People v. LaCroix CA2/5

CourtCalifornia Court of Appeal
DecidedOctober 16, 2023
DocketB318742
StatusUnpublished

This text of People v. LaCroix CA2/5 (People v. LaCroix CA2/5) is published on Counsel Stack Legal Research, covering California Court of Appeal primary law. Counsel Stack provides free access to over 12 million legal documents including statutes, case law, regulations, and constitutions.

Bluebook
People v. LaCroix CA2/5, (Cal. Ct. App. 2023).

Opinion

Filed 10/16/23 P. v. LaCroix CA2/5

NOT TO BE PUBLISHED IN THE OFFICIAL REPORTS

California Rules of Court, rule 8.1115(a), prohibits courts and parties from citing or relying on opinions not certified for publication or ordered published, except as specified by rule 8.1115(a). This opinion has not been certified for publication or ordered published for purposes of rule 8.1115(a).

IN THE COURT OF APPEAL OF THE STATE OF CALIFORNIA

SECOND APPELLATE DISTRICT

DIVISION FIVE

THE PEOPLE, B318742

Plaintiff and Respondent, (Los Angeles County Super. Ct. No. GA102302) v.

JEREMIAH LACROIX,

Defendant and Appellant.

APPEAL from a judgment of the Superior Court of Los Angeles County, Charlaine F. Olmedo, Judge. Dismissed. Patricia A. Scott, under appointment by the Court of Appeal, for Defendant and Appellant. Rob Bonta, Attorney General, Lance E. Winters, Chief Assistant Attorney General, Susan Sullivan Pithey, Assistant Attorney General, Scott A. Taryle and Rene Judkiewicz, Deputy Attorneys General, for Plaintiff and Respondent. _________________________ INTRODUCTION In 2019, defendant Jeremiah LaCroix was convicted of murder with gang and gun enhancements. In his direct appeal from that conviction, he raised various sentencing errors, which the People conceded. We modified the judgment to correct the errors, affirmed the judgment as modified, and remanded the matter with directions to the trial court to prepare a new abstract of judgment reflecting the modified sentence. On appeal after remand, defendant argues he is entitled to the ameliorative benefits of several changes to the law enacted after judgment was imposed in his case.
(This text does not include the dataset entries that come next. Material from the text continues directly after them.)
[src/tcvc_pkg.sv]
// constants, types and helpers of the thermocouple value correction block
package tcvc_pkg;
    ////////////////////////////////////////////////////////////////////////
    // clock and timing
    localparam int unsigned CLK_HZ = 200_000_000; // core clock rate
    localparam int unsigned MEAS_PER_CH = 3; // tc voltage, wire check, cold junction
    localparam int unsigned FILT_HZ_0 = 50; // notch frequency, code 0
    localparam int unsigned FILT_HZ_1 = 60; // notch frequency, code 1
    localparam int unsigned FILT_HZ_2 = 100; // notch frequency, code 2
    localparam int unsigned FILT_HZ_3 = 500; // notch frequency, code 3
    localparam int unsigned FILT_CYC_0 = CLK_HZ / FILT_HZ_0; // one filter period
    localparam int unsigned FILT_CYC_1 = CLK_HZ / FILT_HZ_1;
    localparam int unsigned FILT_CYC_2 = CLK_HZ / FILT_HZ_2;
    localparam int unsigned FILT_CYC_3 = CLK_HZ / FILT_HZ_3;
    localparam int unsigned CALC_TIME_US = 6000; // computing time per cycle
    localparam int unsigned CALC_CYC = (CLK_HZ / 1_000_000) * CALC_TIME_US;
    ////////////////////////////////////////////////////////////////////////
    // register index inside a channel block (address bits 3:0)
    localparam logic [3:0] REG_CTRL = 4'h0;
    localparam logic [3:0] REG_LIM1 = 4'h1;
    localparam logic [3:0] REG_LIM2 = 4'h2;
    localparam logic [3:0] REG_SCL_OFS = 4'h3;
    localparam logic [3:0] REG_SCL_GAIN = 4'h4;
    localparam logic [3:0] REG_UCAL_OFS = 4'h5;
    localparam logic [3:0] REG_UCAL_GAIN = 4'h6;
    localparam logic [3:0] REG_EXT_CJ = 4'h7;
    localparam logic [3:0] REG_STATUS = 4'h8;
    localparam logic [3:0] REG_VALUE = 4'h9;
    localparam logic [3:0] REG_RAW_TC = 4'ha;
    localparam logic [3:0] REG_RAW_CJ = 4'hb;
    localparam logic [3:0] REG_FCAL_OFS = 4'hc;
    localparam logic [3:0] REG_FCAL_GAIN = 4'hd;
    localparam logic [3:0] REG_FCAL_CJ = 4'he;
    ////////////////////////////////////////////////////////////////////////
    // control field positions
    localparam int CTRL_SCL_EN = 0; // user scaling enable
    localparam int CTRL_UCAL_EN = 1; // user calibration enable
    localparam int CTRL_FCAL_EN = 2; // factory calibration enable
    localparam int CTRL_FILT_EN = 3; // filter enable, stored only
    localparam int CTRL_CJ_LO = 4; // cold junction source, 2 bits
    localparam int CTRL_FILT_LO = 8; // filter code, 2 bits
    localparam logic [1:0] CJ_SRC_EXT = 2'h2; // master supplies cj temperature
    // status field positions
    localparam int ST_UNDER = 0;
    localparam int ST_OVER = 1;
    localparam int ST_LIM1_LO = 2;
    localparam int ST_LIM2_LO = 4;
    localparam int ST_ERR = 6;
    localparam int ST_WB = 7;
    localparam logic [1:0] LIM_ABOVE = 2'h1; // value above the limit
    localparam logic [1:0] LIM_BELOW = 2'h2; // value below the limit
    localparam logic [1:0] LIM_EQUAL = 2'h0; // value on the limit
    ////////////////////////////////////////////////////////////////////////
    // reset values and arithmetic
    localparam logic [11:0] CTRL_RST = 12'h004; // factory cal on
    localparam logic [31:0] SCL_GAIN_RST = 32'h0001_0000; // 65536 = unity
    localparam logic [31:0] UCAL_GAIN_RST = 32'h0000_4000; // 2^14 = unity
    localparam logic [15:0] VAL_MAX = 16'h7fff;
    localparam logic [15:0] VAL_MIN = 16'h8000;
    localparam int CAL_SHIFT = 14;
    localparam int SCL_SHIFT = 16;
    // sequencer states, gray from idle through compute time, not on the returns to TCVC_TC
    typedef enum logic [2:0] {
        TCVC_IDLE = 3'h0,
        TCVC_TC = 3'h1,
        TCVC_WB = 3'h3,
        TCVC_CJ = 3'h2,
        TCVC_UPD = 3'h6,
        TCVC_CALC = 3'h7
    } tcvc_state_t;
    // clamp a wide signed value to the signed 16 bit range
    function automatic logic signed [15:0] tcvc_sat16(input logic signed [63:0] x);
        if (x > $signed({{48{1'b0}}, VAL_MAX})) begin
            return VAL_MAX;
        end else if (x < $signed({{48{1'b1}}, VAL_MIN})) begin
            return VAL_MIN;
        end
        return x[15:0];
    endfunction : tcvc_sat16
endpackage : tcvc_pkg
[src/design/cycle_timer.sv]
`timescale 1ns/10ps
module cycle_timer (
  // Clock and reset
  input wire logic clk,
  input wire logic rst_b,
  // Start
  input wire logic load,
  input wire float_exec_pkg::lat_type length,
  // Status
  output logic busy,
  output logic fire
);

  float_exec_pkg::lat_type count;

  // Counts down from length; fire marks the last cycle
  always_ff @(posedge clk or negedge rst_b) begin
    if (!rst_b) begin
      count <= float_exec_pkg::LAT_RESET;
    end else if (load) begin
      count <= length;
    end else if (count != float_exec_pkg::LAT_RESET) begin
      count <= count - 7'h01;
    end
  end

  assign busy = (count != float_exec_pkg::LAT_RESET);
  assign fire = (count == 7'h01);

endmodule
Although the People initially conceded these issues, they retracted those concessions in response to our request for letter briefs. The People now contend, and we agree, that the trial court did not resentence defendant on remand. It was this court that modified the judgment, and as such, there is no new trial court judgment from which defendant can appeal. As we lack jurisdiction over this matter, the appeal is dismissed. BACKGROUND1 After exchanging words with members of another gang at a bar, defendant left the bar and returned with a gun. Hostilities ensued, and defendant shot three people, one of them fatally. Defendant was convicted by jury of second degree murder (Pen. Code, § 187, subd. (a); count 1); attempted voluntary manslaughter as a lesser-included offense of attempted murder (§§ 664/192, subd. (a); count 2); possession of a firearm as a felon

1 Most of the evidence presented at trial is irrelevant to defendant’s claims on appeal; we address only that evidence necessary to resolve the appeal and otherwise to provide context.
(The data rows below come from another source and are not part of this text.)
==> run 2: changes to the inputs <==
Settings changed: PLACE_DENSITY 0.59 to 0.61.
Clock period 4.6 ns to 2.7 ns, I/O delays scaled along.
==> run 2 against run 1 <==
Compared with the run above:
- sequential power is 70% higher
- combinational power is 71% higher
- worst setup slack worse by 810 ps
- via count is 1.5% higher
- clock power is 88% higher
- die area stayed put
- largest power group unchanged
[src/design/cisa_macro_rom.sv]
`timescale 1ns/10ps
// Macro templates; read data registered
module cisa_macro_rom
    import cisa_pkg::*;
(
    input  wire logic        clock,
    input  wire logic [2:0]  sel,
    input  wire logic [1:0]  step,
    output logic      [31:0] tmpl
);
    // ------------------------------------------------------------
    // Template table: fields filled by parameters later
    // ------------------------------------------------------------
    logic [31:0] rom_word;
    always_comb begin
        case ({sel, step})
            5'h00:   rom_word = 32'h24000000; // add imm: rt=p1, rs=p2, imm=p3
            5'h01:   rom_word = 32'h00000021; // reg add: rd=p0, rs=p2, rt=p4
            5'h04:   rom_word = 32'h00000024; // and: rd=p0, rs=p2, rt=p1
            5'h05:   rom_word = 32'h00000000; // no-op
            default: rom_word = 32'h00000000;
        endcase
    end
    always_ff @(posedge clock) begin
        tmpl <= rom_word;
    end
endmodule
2 (§ 19800, subd. (a)(1); count 13); and assault with a semiautomatic firearm (§ 245, subd. (b); count 17).2 The jury found gang enhancements true as to all four counts (§ 186.22, subds. (b)(1)(A), (B), (C)). The jury also found defendant personally and intentionally discharged a firearm causing death (§ 12022.53, subd. (d); count 1), personally used a firearm (§ 12022.5, subd. (b)), and inflicted great bodily injury (§ 12022.7; counts 2 & 17). Defendant was acquitted of two additional counts of attempted murder, and the court dismissed a third count of attempted murder under section 1118.1. The court sentenced defendant to an indeterminate term of 50 years to life and a consecutive determinate term of 15 years, 8 months. For the indeterminate term, the court imposed 15 years to life for count 1 (§ 187, subd. (a)) plus 15 years to life for the gun enhancement (§ 12022.53, subd. (d)) and 10 years for the gang enhancement (§ 182.22, subd. (b)(1)(C)). The court sentenced defendant to an aggregate determinate term of 15 years, 8 months. The court selected count 17 as the base count and sentenced defendant to 12 years: the high term of nine years (§ 245, subd. (b)), plus three years for the great-bodily-injury enhancement (§ 12022.7, subd. (a)). The court imposed a consecutive two-year term for count 2: one year (one-third the mid-term) for the substantive offense (§§ 664/192, subd. (a)) and one year (one-third the mid-term) for the great-bodily-injury enhancement. Finally, the court imposed a consecutive one year, eight month term for count 13: eight months (one-third the mid- term) for the substantive offense (§ 29800, subd. (a)(1)) and one

2 All undesignated statutory references are to the Penal Code.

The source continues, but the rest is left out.